Amazon Kinesis Data Streams
The course is part of this learning path
This course is part 2 of 2 on how to stream data using Amazon Kinesis Data Streams.
The course covers shard capacity, Kinesis Data Streams as a streaming storage layer, and the basics of securing data in a Kinesis Data Stream.
- Build upon the topics covered in Amazon Kinesis Data Streams Part 1
- Learn about shard capacity, scaling, and limits
- Obtain an in-depth understanding of how a data streaming service is layered and its operations
- Understand how to secure a Kinesis Data Stream
This course is intended for people that want to learn how to stream data into the AWS cloud using Amazon Kinesis Data Streams.
To get the most out of this course, you should have a basic knowledge of the AWS platform.
Hello! I'm Stephen Cole, a trainer here at Cloud Academy and I'd like to welcome you to this lecture presenting a discussion on the topic of Amazon Kinesis Data Streams security.
As a quick review, I'm going to start with a discussion of security principles before moving into the topic of how to secure a Kinesis Data Stream.
In a production account, it's important to follow the Principle of Least Privilege.
There are a number of reasons to do this and they generally fall under three categories; organizational, technical, and personal.

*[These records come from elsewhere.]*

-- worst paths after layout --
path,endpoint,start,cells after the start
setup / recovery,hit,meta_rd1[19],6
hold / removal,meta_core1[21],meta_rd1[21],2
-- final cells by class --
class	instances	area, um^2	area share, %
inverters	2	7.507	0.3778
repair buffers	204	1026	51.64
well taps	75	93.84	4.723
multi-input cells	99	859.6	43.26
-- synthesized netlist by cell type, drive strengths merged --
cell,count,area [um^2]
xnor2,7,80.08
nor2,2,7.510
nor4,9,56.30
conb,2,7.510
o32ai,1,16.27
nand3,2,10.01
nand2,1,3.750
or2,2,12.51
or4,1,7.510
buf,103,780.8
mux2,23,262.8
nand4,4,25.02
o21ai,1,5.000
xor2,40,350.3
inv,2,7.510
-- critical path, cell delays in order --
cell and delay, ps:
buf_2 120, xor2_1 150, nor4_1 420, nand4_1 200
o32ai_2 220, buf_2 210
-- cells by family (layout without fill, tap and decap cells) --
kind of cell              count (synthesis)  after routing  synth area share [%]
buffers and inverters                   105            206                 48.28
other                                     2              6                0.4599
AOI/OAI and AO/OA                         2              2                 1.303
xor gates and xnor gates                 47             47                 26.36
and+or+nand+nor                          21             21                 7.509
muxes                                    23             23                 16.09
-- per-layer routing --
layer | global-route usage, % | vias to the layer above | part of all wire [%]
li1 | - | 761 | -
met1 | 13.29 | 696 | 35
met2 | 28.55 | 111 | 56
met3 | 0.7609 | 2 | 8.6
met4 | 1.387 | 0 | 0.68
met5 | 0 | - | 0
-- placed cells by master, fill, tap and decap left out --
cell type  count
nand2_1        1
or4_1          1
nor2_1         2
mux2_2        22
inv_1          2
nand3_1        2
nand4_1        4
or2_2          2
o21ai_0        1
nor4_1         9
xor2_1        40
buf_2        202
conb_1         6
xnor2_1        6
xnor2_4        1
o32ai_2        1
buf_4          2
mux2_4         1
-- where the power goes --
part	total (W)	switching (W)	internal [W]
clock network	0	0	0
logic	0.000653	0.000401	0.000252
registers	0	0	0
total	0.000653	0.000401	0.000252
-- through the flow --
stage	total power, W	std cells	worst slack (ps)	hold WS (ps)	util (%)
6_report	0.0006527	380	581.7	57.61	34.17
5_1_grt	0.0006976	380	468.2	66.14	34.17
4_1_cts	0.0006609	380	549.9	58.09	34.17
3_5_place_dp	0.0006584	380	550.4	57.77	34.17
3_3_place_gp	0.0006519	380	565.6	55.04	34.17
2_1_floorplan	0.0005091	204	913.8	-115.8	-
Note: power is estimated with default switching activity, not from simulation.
--- src/hdl/cache_ram.sv ---
module cache_ram #(
    parameter int DEPTH_W = 4,
    parameter int WIDTH = 32
) (
    input  logic               clk,
    input  logic [DEPTH_W-1:0] raddr,
    output logic [WIDTH-1:0]   rd,
    input  logic [DEPTH_W-1:0] waddr,
    input  logic               we,
    input  logic [WIDTH-1:0]   wr
);

    logic [WIDTH-1:0] mem [2**DEPTH_W];

    always_ff @(posedge clk) begin
        if (we) begin
            mem[waddr] <= wr;
        end
        // Same-address write goes straight to the read port
        // so a back-to-back request sees the updated word
        if (we && (waddr == raddr)) begin
            rd <= wr;
        end else begin
            rd <= mem[raddr];
        end
    end

endmodule

--- config.mk ---
export PLATFORM = sky130hd
export DESIGN_NAME = cache_ram
export DESIGN_NICKNAME = d
export VERILOG_FILES = /design/src/hdl/cache_ram.sv
export SDC_FILE = /design/constraint.sdc
export NUM_CORES = 1
export LEC_CHECK = 0
export CAP_MARGIN = 20
export CELL_PAD_IN_SITES_DETAIL_PLACEMENT = 2
export CELL_PAD_IN_SITES_GLOBAL_PLACEMENT = 2
export CORE_MARGIN = 2
export CORE_UTILIZATION = 51
export CTS_CLUSTER_SIZE = 25
export DETAILED_ROUTE_END_ITERATION = 8
export DONT_BUFFER_PORTS = 1
export GPL_ROUTABILITY_DRIVEN = 1
export GPL_TIMING_DRIVEN = 0
export PLACE_DENSITY_LB_ADDON = 0.1
export SYNTH_ARGS = -nofsm -noshare
export SYNTH_HDL_FRONTEND = slang
export SYNTH_SLANG_ARGS = --single-unit
--- constraint.sdc ---
create_clock -name clk -period 8.7 [get_ports clk]
set_input_delay 0 -clock clk [delete_from_list [all_inputs] [get_ports clk]]
set_output_delay 0 -clock clk [all_outputs]
set_load 0.02 [all_outputs]
==> results of run 1 <==
-- logic make-up after synthesis --
family | share of synthesized area, %
compound gates | 2.49
simple gates | 1.31
buf+inv | 1.15
mux | 14.9
flops | 80.1
-- through the flow --
step	hold slack (ns)	setup WS, ns	cells	util (%)	area, sq um
2_1_floorplan	0.0277	5.52	810	-	19300
3_3_place_gp	0.0278	2.98	1321	53.2	19900
3_5_place_dp	0.0278	6.36	1348	54.5	20400
4_1_cts	0.00277	5.63	1485	60.2	22600
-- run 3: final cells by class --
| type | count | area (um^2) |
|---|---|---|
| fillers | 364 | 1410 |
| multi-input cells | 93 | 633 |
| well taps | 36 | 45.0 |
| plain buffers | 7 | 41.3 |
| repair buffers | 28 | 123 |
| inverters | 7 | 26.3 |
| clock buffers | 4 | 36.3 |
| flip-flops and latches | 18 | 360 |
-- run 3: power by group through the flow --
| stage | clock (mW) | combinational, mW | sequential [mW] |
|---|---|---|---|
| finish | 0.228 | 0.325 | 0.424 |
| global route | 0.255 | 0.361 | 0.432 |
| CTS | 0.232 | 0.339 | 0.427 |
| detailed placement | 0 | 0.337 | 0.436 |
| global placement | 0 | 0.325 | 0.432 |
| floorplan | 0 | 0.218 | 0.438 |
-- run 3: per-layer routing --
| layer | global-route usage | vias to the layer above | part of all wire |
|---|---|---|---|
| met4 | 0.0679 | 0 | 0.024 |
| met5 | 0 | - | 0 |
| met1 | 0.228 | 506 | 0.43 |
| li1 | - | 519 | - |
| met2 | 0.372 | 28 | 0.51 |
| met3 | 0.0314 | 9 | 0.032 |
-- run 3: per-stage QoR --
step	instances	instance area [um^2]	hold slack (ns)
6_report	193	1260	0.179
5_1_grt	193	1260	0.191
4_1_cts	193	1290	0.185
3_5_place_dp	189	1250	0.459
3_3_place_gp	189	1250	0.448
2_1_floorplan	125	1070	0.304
--- config.mk ---
export PLATFORM = sky130hd
export DESIGN_NAME = scope_processor
export DESIGN_NICKNAME = d
export VERILOG_FILES = /design/src/verilog/chain_pkg.sv /design/src/verilog/trigger_pkg.sv /design/src/verilog/cmd_parser.sv /design/src/verilog/chain_control.sv /design/src/verilog/trigger_settings.sv /design/src/verilog/reply_sender.sv /design/src/verilog/scope_processor.sv
export VERILOG_INCLUDE_DIRS = /design/src /design/src/verilog
export SDC_FILE = /design/constraint.sdc
export NUM_CORES = 1
export LEC_CHECK = 0
export BUFFER_PORTS_ARGS = -buffer_cell sky130_fd_sc_hd__buf_2
export CORE_MARGIN = 2
export CORE_UTILIZATION = 45
export CTS_BUF_LIST = sky130_fd_sc_hd__clkbuf_4
export CTS_CLUSTER_DIAMETER = 120
export DETAILED_ROUTE_END_ITERATION = 16
export PLACE_DENSITY = 0.62
export SLEW_MARGIN = 20
export SYNTH_ARGS = -nofsm -noshare
export SYNTH_HDL_FRONTEND = slang
export SYNTH_SLANG_ARGS = --single-unit
--- constraint.sdc ---
create_clock -name clk -period 4.1 [get_ports clk]
set_input_delay 0.82 -clock clk [delete_from_list [all_inputs] [get_ports clk]]
set_output_delay 0.82 -clock clk [all_outputs]
set_load 0.05 [all_outputs]
**src/uart_cfg_pkg.sv**
```systemverilog
/*
 * UART configuration register package
 * Register addresses, field layouts, line-setting encodings and reset defaults
 */
package uart_cfg_pkg;

    // ------------------------------
    // Basic bus types
    // ------------------------------
    typedef logic [7:0]  byte_t;
    typedef logic [15:0] divisor_t;

    // One strobe per register address
    typedef logic [7:0]  reg_wr_t;

    typedef enum logic [2:0] {
        STR_ADDR  = 3'd0,
        LDVR_ADDR = 3'd1,
        UDVR_ADDR = 3'd2,
        FSR_ADDR  = 3'd3,
        CTR_ADDR  = 3'd4,
        ISR_ADDR  = 3'd5,
        RXR_ADDR  = 3'd6,
        TXR_ADDR  = 3'd7
    } cfg_addr_t;

    // ------------------------------
    // Line setting encodings
    // ------------------------------
    typedef enum logic [1:0] {DW_5, DW_6, DW_7, DW_8} data_width_t;
    typedef enum logic [1:0] {PAR_EVEN, PAR_ODD, PAR_NONE, PAR_NONE2} parity_mode_t;
    typedef enum logic [1:0] {SB_1, SB_2, SB_RSVD0, SB_RSVD1} stop_bits_t;

    localparam data_width_t  std_data_width  = DW_8;
    localparam parity_mode_t std_parity_mode = PAR_NONE;
    localparam stop_bits_t   std_stop_bits   = SB_1;

    // Bit 1 is rx enable, bit 0 is tx enable
    localparam logic [1:0] std_comm_mode = 2'b11;

    localparam int threshold_w = 6;

    // ------------------------------
    // Register field layouts
    // ------------------------------
    localparam int str_tx_dsm_bit  = 7;
    localparam int str_rx_dsm_bit  = 6;
    localparam int str_dw_lsb      = 4;
    localparam int str_par_lsb     = 2;
    localparam int str_sb_lsb      = 0;
    localparam byte_t str_reset = {2'b00, std_data_width, std_parity_mode, std_stop_bits};

    localparam int ctr_rx_en_bit   = 4;
    localparam int ctr_tx_en_bit   = 3;
    localparam int ctr_std_cfg_bit = 0;

    localparam int isr_tx_done_bit = 7;
    localparam int isr_rx_rdy_bit  = 6;
    localparam int isr_frame_bit   = 5;
    localparam int isr_parity_bit  = 4;
    localparam int isr_overrun_bit = 3;

    localparam int fsr_tx_full_bit  = 7;
    localparam int fsr_rx_empty_bit = 6;

endpackage : uart_cfg_pkg

```
**src/cfg_bus_decoder.sv**
```systemverilog
/*
 * Register bus decoder
 * Write strobes, RXR read strobe and the read-data multiplexer
 */
`timescale 1ns/1ns

module cfg_bus_decoder import uart_cfg_pkg::*; (
    input  logic      read_i,
    input  logic      write_i,
    input  cfg_addr_t address_i,
    input  byte_t     str_i,
    input  byte_t     ctr_i,
    input  byte_t     isr_i,
    input  byte_t     dvr_lo_i,
    input  byte_t     dvr_hi_i,
    input  byte_t     fsr_i,
    input  byte_t     rxr_i,
    input  byte_t     txr_i,
    output reg_wr_t   wr_en_o,
    output logic      rxr_read_o,
    output byte_t     data_o
);

    // Write wins when both strobes are high
    always_comb begin
        wr_en_o    = '0;
        rxr_read_o = 1'b0;
        data_o     = '0;

        if (write_i) begin
            wr_en_o[address_i] = 1'b1;
        end else if (read_i) begin
            rxr_read_o = (address_i == RXR_ADDR);

            case (address_i)
                STR_ADDR:  data_o = str_i;
                LDVR_ADDR: data_o = dvr_lo_i;
                UDVR_ADDR: data_o = dvr_hi_i;
                FSR_ADDR:  data_o = fsr_i;
                CTR_ADDR:  data_o = ctr_i;
                ISR_ADDR:  data_o = isr_i;
                RXR_ADDR:  data_o = rxr_i;
                TXR_ADDR:  data_o = txr_i;
                default:   data_o = '0;
            endcase
        end
    end

endmodule : cfg_bus_decoder

```
**src/divisor_reg.sv**
```systemverilog
/*
 * Baud divisor register
 * Byte-wide writes, committed to the baud generator as one 16-bit value
 */
`timescale 1ns/1ns

module divisor_reg import uart_cfg_pkg::*; #(
    parameter divisor_t RESET_DIVISOR = 16'd325
) (
    input  logic      clk_i,
    input  logic      rst_n_i,
    input  reg_wr_t   wr_en_i,
    input  byte_t     data_i,
    input  cfg_addr_t address_i,
    input  logic      std_restore_i,
    input  logic      tx_idle_i,
    input  logic      rx_idle_i,
    output byte_t     dvr_lo_o,
    output byte_t     dvr_hi_o,
    output divisor_t  divisor_o,
    output logic      reset_bd_gen_o
);

    byte_t     dvr_lo_q;
    byte_t     dvr_hi_q;
    divisor_t  committed_q;
    cfg_addr_t addr_old_q;
    cfg_addr_t addr_last_q;
    logic      dvr_done;
    logic      both_idle;

    always_ff @(posedge clk_i or negedge rst_n_i) begin
        if (!rst_n_i) begin
            dvr_lo_q <= RESET_DIVISOR[7:0];
            dvr_hi_q <= RESET_DIVISOR[15:8];
        end else if (std_restore_i) begin
            dvr_lo_q <= RESET_DIVISOR[7:0];
            dvr_hi_q <= RESET_DIVISOR[15:8];
        end else begin
            if (wr_en_i[LDVR_ADDR]) begin
                dvr_lo_q <= data_i;
            end
            if (wr_en_i[UDVR_ADDR]) begin
                dvr_hi_q <= data_i;
            end
        end
    end

    // Last two bus addresses with the older one in addr_old_q
    always_ff @(posedge clk_i or negedge rst_n_i) begin
        if (!rst_n_i) begin
            addr_old_q  <= STR_ADDR;
            addr_last_q <= STR_ADDR;
        end else begin
            addr_old_q  <= addr_last_q;
            addr_last_q <= address_i;
        end
    end

    assign dvr_done  = (addr_old_q == LDVR_ADDR) && (addr_last_q == UDVR_ADDR);
    assign both_idle = tx_idle_i & rx_idle_i;

    always_ff @(posedge clk_i or negedge rst_n_i) begin
        if (!rst_n_i) begin
            committed_q <= RESET_DIVISOR;
        end else if (std_restore_i) begin
            committed_q <= RESET_DIVISOR;
        end else if (dvr_done) begin
            committed_q <= {dvr_hi_q, dvr_lo_q};
        end
    end

    assign reset_bd_gen_o = dvr_done & both_idle;
    assign divisor_o      = both_idle ? committed_q : {dvr_hi_q, dvr_lo_q};

    assign dvr_lo_o = dvr_lo_q;
    assign dvr_hi_o = dvr_hi_q;

endmodule : divisor_reg

```
**src/fifo_port_regs.sv**
```systemverilog
/*
 * FIFO-facing registers
 * FSR threshold and status, RXR prefetch and pop, TXR with write pulse
 */
`timescale 1ns/1ns

module fifo_port_regs import uart_cfg_pkg::*; (
    input  logic                   clk_i,
    input  logic                   rst_n_i,
    input  reg_wr_t                wr_en_i,
    input  byte_t                  data_i,
    input  logic                   rxr_read_i,
    input  logic                   tx_fifo_full_i,
    input  logic                   rx_fifo_empty_i,
    input  byte_t                  rx_data_i,
    output byte_t                  fsr_o,
    output byte_t                  rxr_o,
    output byte_t                  txr_o,
    output logic [threshold_w-1:0] rx_fifo_threshold_o,
    output logic                   rx_fifo_read_o,
    output byte_t                  tx_data_o,
    output logic                   tx_fifo_write_o
);

    logic [threshold_w-1:0] threshold_q;
    logic                   tx_full_q;
    logic                   rx_empty_q;
    logic                   rx_empty_prev_q;
    logic                   rx_empty_fall;
    byte_t                  rxr_q;
    byte_t                  txr_q;
    logic                   tx_write_q;

    // ------------------------------
    // FSR
    // ------------------------------
    always_ff @(posedge clk_i or negedge rst_n_i) begin
        if (!rst_n_i) begin
            threshold_q <= '0;
            tx_full_q   <= 1'b0;
            rx_empty_q  <= 1'b1;
        end else begin
            tx_full_q  <= tx_fifo_full_i;
            rx_empty_q <= rx_fifo_empty_i;
            if (wr_en_i[FSR_ADDR]) begin
                threshold_q <= data_i[threshold_w-1:0];
            end
        end
    end

    always_comb begin
        fsr_o                    = '0;
        fsr_o[threshold_w-1:0]   = threshold_q;
        fsr_o[fsr_tx_full_bit]   = tx_full_q;
        fsr_o[fsr_rx_empty_bit]  = rx_empty_q;
    end

    assign rx_fifo_threshold_o = threshold_q;

    // ------------------------------
    // RXR
    // ------------------------------
    always_ff @(posedge clk_i or negedge rst_n_i) begin
        if (!rst_n_i) begin
            rx_empty_prev_q <= 1'b1;
        end else begin
            rx_empty_prev_q <= rx_fifo_empty_i;
        end
    end

    // First word is fetched as soon as the FIFO leaves empty
    assign rx_empty_fall  = rx_empty_prev_q & ~rx_fifo_empty_i;
    assign rx_fifo_read_o = rx_empty_fall | (rxr_read_i & ~rx_fifo_empty_i);

    always_ff @(posedge clk_i) begin
        if (rx_fifo_read_o) begin
            rxr_q <= rx_data_i;
        end
    end

    assign rxr_o = rxr_q;

    // ------------------------------
    // TXR
    // ------------------------------
    always_ff @(posedge clk_i) begin
        if (wr_en_i[TXR_ADDR]) begin
            txr_q <= data_i;
        end
    end

    // Pulse lines up with the registered byte
    always_ff @(posedge clk_i or negedge rst_n_i) begin
        if (!rst_n_i) begin
            tx_write_q <= 1'b0;
        end else begin
            tx_write_q <= wr_en_i[TXR_ADDR];
        end
    end

    assign txr_o           = txr_q;
    assign tx_data_o       = txr_q;
    assign tx_fifo_write_o = tx_write_q;

endmodule : fifo_port_regs

```
**src/line_ctrl_regs.sv**
```systemverilog
/*
 * Line settings, control and interrupt-enable registers
 * Holds STR, CTR and ISR and generates the standard-configuration restore
 */
`timescale 1ns/1ns

module line_ctrl_regs import uart_cfg_pkg::*; (
    input  logic         clk_i,
    input  logic         rst_n_i,
    input  reg_wr_t      wr_en_i,
    input  byte_t        data_i,
    input  logic         set_std_config_i,
    output logic         std_restore_o,
    output byte_t        str_o,
    output byte_t        ctr_o,
    output byte_t        isr_o,
    output logic         tx_dsm_o,
    output logic         rx_dsm_o,
    output data_width_t  data_width_o,
    output parity_mode_t parity_mode_o,
    output stop_bits_t   stop_bits_o,
    output logic         tx_enable_o,
    output logic         rx_enable_o,
    output logic         tx_done_en_o,
    output logic         rx_rdy_en_o,
    output logic         frame_error_en_o,
    output logic         parity_error_en_o,
    output logic         overrun_error_en_o
);

    byte_t      str_q;
    logic [1:0] comm_q;
    logic       std_config_q;
    logic [4:0] int_en_q;

    assign std_restore_o = std_config_q | set_std_config_i;

    // ------------------------------
    // STR and CTR enables
    // ------------------------------
    always_ff @(posedge clk_i or negedge rst_n_i) begin
        if (!rst_n_i) begin
            str_q  <= str_reset;
            comm_q <= std_comm_mode;
        end else if (std_restore_o) begin
            str_q  <= str_reset;
            comm_q <= std_comm_mode;
        end else begin
            if (wr_en_i[STR_ADDR]) begin
                str_q <= data_i;
            end
            if (wr_en_i[CTR_ADDR]) begin
                comm_q <= {data_i[ctr_rx_en_bit], data_i[ctr_tx_en_bit]};
            end
        end
    end

    // Self-clearing bit that is high for a single cycle after the CTR write
    always_ff @(posedge clk_i or negedge rst_n_i) begin
        if (!rst_n_i) begin
            std_config_q <= 1'b0;
        end else if (std_config_q) begin
            std_config_q <= 1'b0;
        end else if (wr_en_i[CTR_ADDR]) begin
            std_config_q <= data_i[ctr_std_cfg_bit];
        end
    end

    // ------------------------------
    // ISR enables
    // ------------------------------
    always_ff @(posedge clk_i or negedge rst_n_i) begin
        if (!rst_n_i) begin
            int_en_q <= '1;
        end else if (wr_en_i[ISR_ADDR]) begin
            int_en_q <= {data_i[isr_tx_done_bit], data_i[isr_rx_rdy_bit],
                         data_i[isr_frame_bit], data_i[isr_parity_bit],
                         data_i[isr_overrun_bit]};
        end
    end

    // Field decode
    assign tx_dsm_o      = str_q[str_tx_dsm_bit];
    assign rx_dsm_o      = str_q[str_rx_dsm_bit];
    assign data_width_o  = data_width_t'(str_q[str_dw_lsb +: 2]);
    assign parity_mode_o = parity_mode_t'(str_q[str_par_lsb +: 2]);
    assign stop_bits_o   = stop_bits_t'(str_q[str_sb_lsb +: 2]);

    assign rx_enable_o = comm_q[1];
    assign tx_enable_o = comm_q[0];

    assign tx_done_en_o       = int_en_q[4];
    assign rx_rdy_en_o        = int_en_q[3];
    assign frame_error_en_o   = int_en_q[2];
    assign parity_error_en_o  = int_en_q[1];
    assign overrun_error_en_o = int_en_q[0];

    // Bus bytes with unused bits reading as zero
    always_comb begin
        str_o = str_q;

        ctr_o                  = '0;
        ctr_o[ctr_rx_en_bit]   = comm_q[1];
        ctr_o[ctr_tx_en_bit]   = comm_q[0];
        ctr_o[ctr_std_cfg_bit] = std_config_q;

        isr_o                  = '0;
        isr_o[isr_tx_done_bit] = int_en_q[4];
        isr_o[isr_rx_rdy_bit]  = int_en_q[3];
        isr_o[isr_frame_bit]   = int_en_q[2];
        isr_o[isr_parity_bit]  = int_en_q[1];
        isr_o[isr_overrun_bit] = int_en_q[0];
    end

endmodule : line_ctrl_regs

```
**src/uart_cfg_regs.sv**
```systemverilog
/*
 * UART configuration register file
 * CPU register bus, line settings, baud divisor and FIFO-facing registers
 */
`timescale 1ns/1ns

module uart_cfg_regs import uart_cfg_pkg::*; #(
    parameter divisor_t RESET_DIVISOR = 16'd325
) (
    input  logic                   clk_i,
    input  logic                   rst_n_i,
    input  logic                   read_i,
    input  logic                   write_i,
    input  cfg_addr_t              address_i,
    input  byte_t                  data_i,
    input  logic                   set_std_config_i,
    input  logic                   tx_idle_i,
    input  logic                   rx_idle_i,
    input  logic                   tx_fifo_full_i,
    input  logic                   rx_fifo_empty_i,
    input  byte_t                  rx_data_i,
    output byte_t                  data_o,
    output logic                   tx_dsm_o,
    output logic                   rx_dsm_o,
    output data_width_t            data_width_o,
    output parity_mode_t           parity_mode_o,
    output stop_bits_t             stop_bits_o,
    output divisor_t               divisor_o,
    output logic                   reset_bd_gen_o,
    output logic [threshold_w-1:0] rx_fifo_threshold_o,
    output logic                   tx_enable_o,
    output logic                   rx_enable_o,
    output logic                   tx_done_en_o,
    output logic                   rx_rdy_en_o,
    output logic                   frame_error_en_o,
    output logic                   parity_error_en_o,
    output logic                   overrun_error_en_o,
    output logic                   rx_fifo_read_o,
    output byte_t                  tx_data_o,
    output logic                   tx_fifo_write_o
);

    reg_wr_t wr_en;
    logic    rxr_read;
    logic    std_restore;

    // Register bytes returned to the read mux
    byte_t   str;
    byte_t   ctr;
    byte_t   isr;
    byte_t   dvr_lo;
    byte_t   dvr_hi;
    byte_t   fsr;
    byte_t   rxr;
    byte_t   txr;

    cfg_bus_decoder u_cfg_bus_decoder (
        .read_i     (read_i),
        .write_i    (write_i),
        .address_i  (address_i),
        .str_i      (str),
        .ctr_i      (ctr),
        .isr_i      (isr),
        .dvr_lo_i   (dvr_lo),
        .dvr_hi_i   (dvr_hi),
        .fsr_i      (fsr),
        .rxr_i      (rxr),
        .txr_i      (txr),
        .wr_en_o    (wr_en),
        .rxr_read_o (rxr_read),
        .data_o     (data_o)
    );

    line_ctrl_regs u_line_ctrl_regs (
        .clk_i              (clk_i),
        .rst_n_i            (rst_n_i),
        .wr_en_i            (wr_en),
        .data_i             (data_i),
        .set_std_config_i   (set_std_config_i),
        .std_restore_o      (std_restore),
        .str_o              (str),
        .ctr_o              (ctr),
        .isr_o              (isr),
        .tx_dsm_o           (tx_dsm_o),
        .rx_dsm_o           (rx_dsm_o),
        .data_width_o       (data_width_o),
        .parity_mode_o      (parity_mode_o),
        .stop_bits_o        (stop_bits_o),
        .tx_enable_o        (tx_enable_o),
        .rx_enable_o        (rx_enable_o),
        .tx_done_en_o       (tx_done_en_o),
        .rx_rdy_en_o        (rx_rdy_en_o),
        .frame_error_en_o   (frame_error_en_o),
        .parity_error_en_o  (parity_error_en_o),
        .overrun_error_en_o (overrun_error_en_o)
    );

    divisor_reg #(
        .RESET_DIVISOR (RESET_DIVISOR)
    ) u_divisor_reg (
        .clk_i          (clk_i),
        .rst_n_i        (rst_n_i),
        .wr_en_i        (wr_en),
        .data_i         (data_i),
        .address_i      (address_i),
        .std_restore_i  (std_restore),
        .tx_idle_i      (tx_idle_i),
        .rx_idle_i      (rx_idle_i),
        .dvr_lo_o       (dvr_lo),
        .dvr_hi_o       (dvr_hi),
        .divisor_o      (divisor_o),
        .reset_bd_gen_o (reset_bd_gen_o)
    );

    fifo_port_regs u_fifo_port_regs (
        .clk_i               (clk_i),
        .rst_n_i             (rst_n_i),
        .wr_en_i             (wr_en),
        .data_i              (data_i),
        .rxr_read_i          (rxr_read),
        .tx_fifo_full_i      (tx_fifo_full_i),
        .rx_fifo_empty_i     (rx_fifo_empty_i),
        .rx_data_i           (rx_data_i),
        .fsr_o               (fsr),
        .rxr_o               (rxr),
        .txr_o               (txr),
        .rx_fifo_threshold_o (rx_fifo_threshold_o),
        .rx_fifo_read_o      (rx_fifo_read_o),
        .tx_data_o           (tx_data_o),
        .tx_fifo_write_o     (tx_fifo_write_o)
    );

endmodule : uart_cfg_regs

```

In general, we are stewards of the data in our care. From an organizational standpoint, giving people the least amount of access required to do their job ensures that the risk for unauthorized access and use of data is limited.
From a technical standpoint, building a set of controls for data stewardship that is modular makes compliance within an organization easier to manage, obey, and enforce.
Considering personal reasons and human nature being what it is, it is always easier to give people more privileges over time than it is to take access away. Try taking away permissions for anything and see what happens. Put another way, can you remember a time that someone took access privileges away from you? Even if you don't need them--or having them adds unwanted stress to your life--it has an emotional impact.
Save yourself a world of trouble and use the Principle of Least Privilege to protect the data in your care.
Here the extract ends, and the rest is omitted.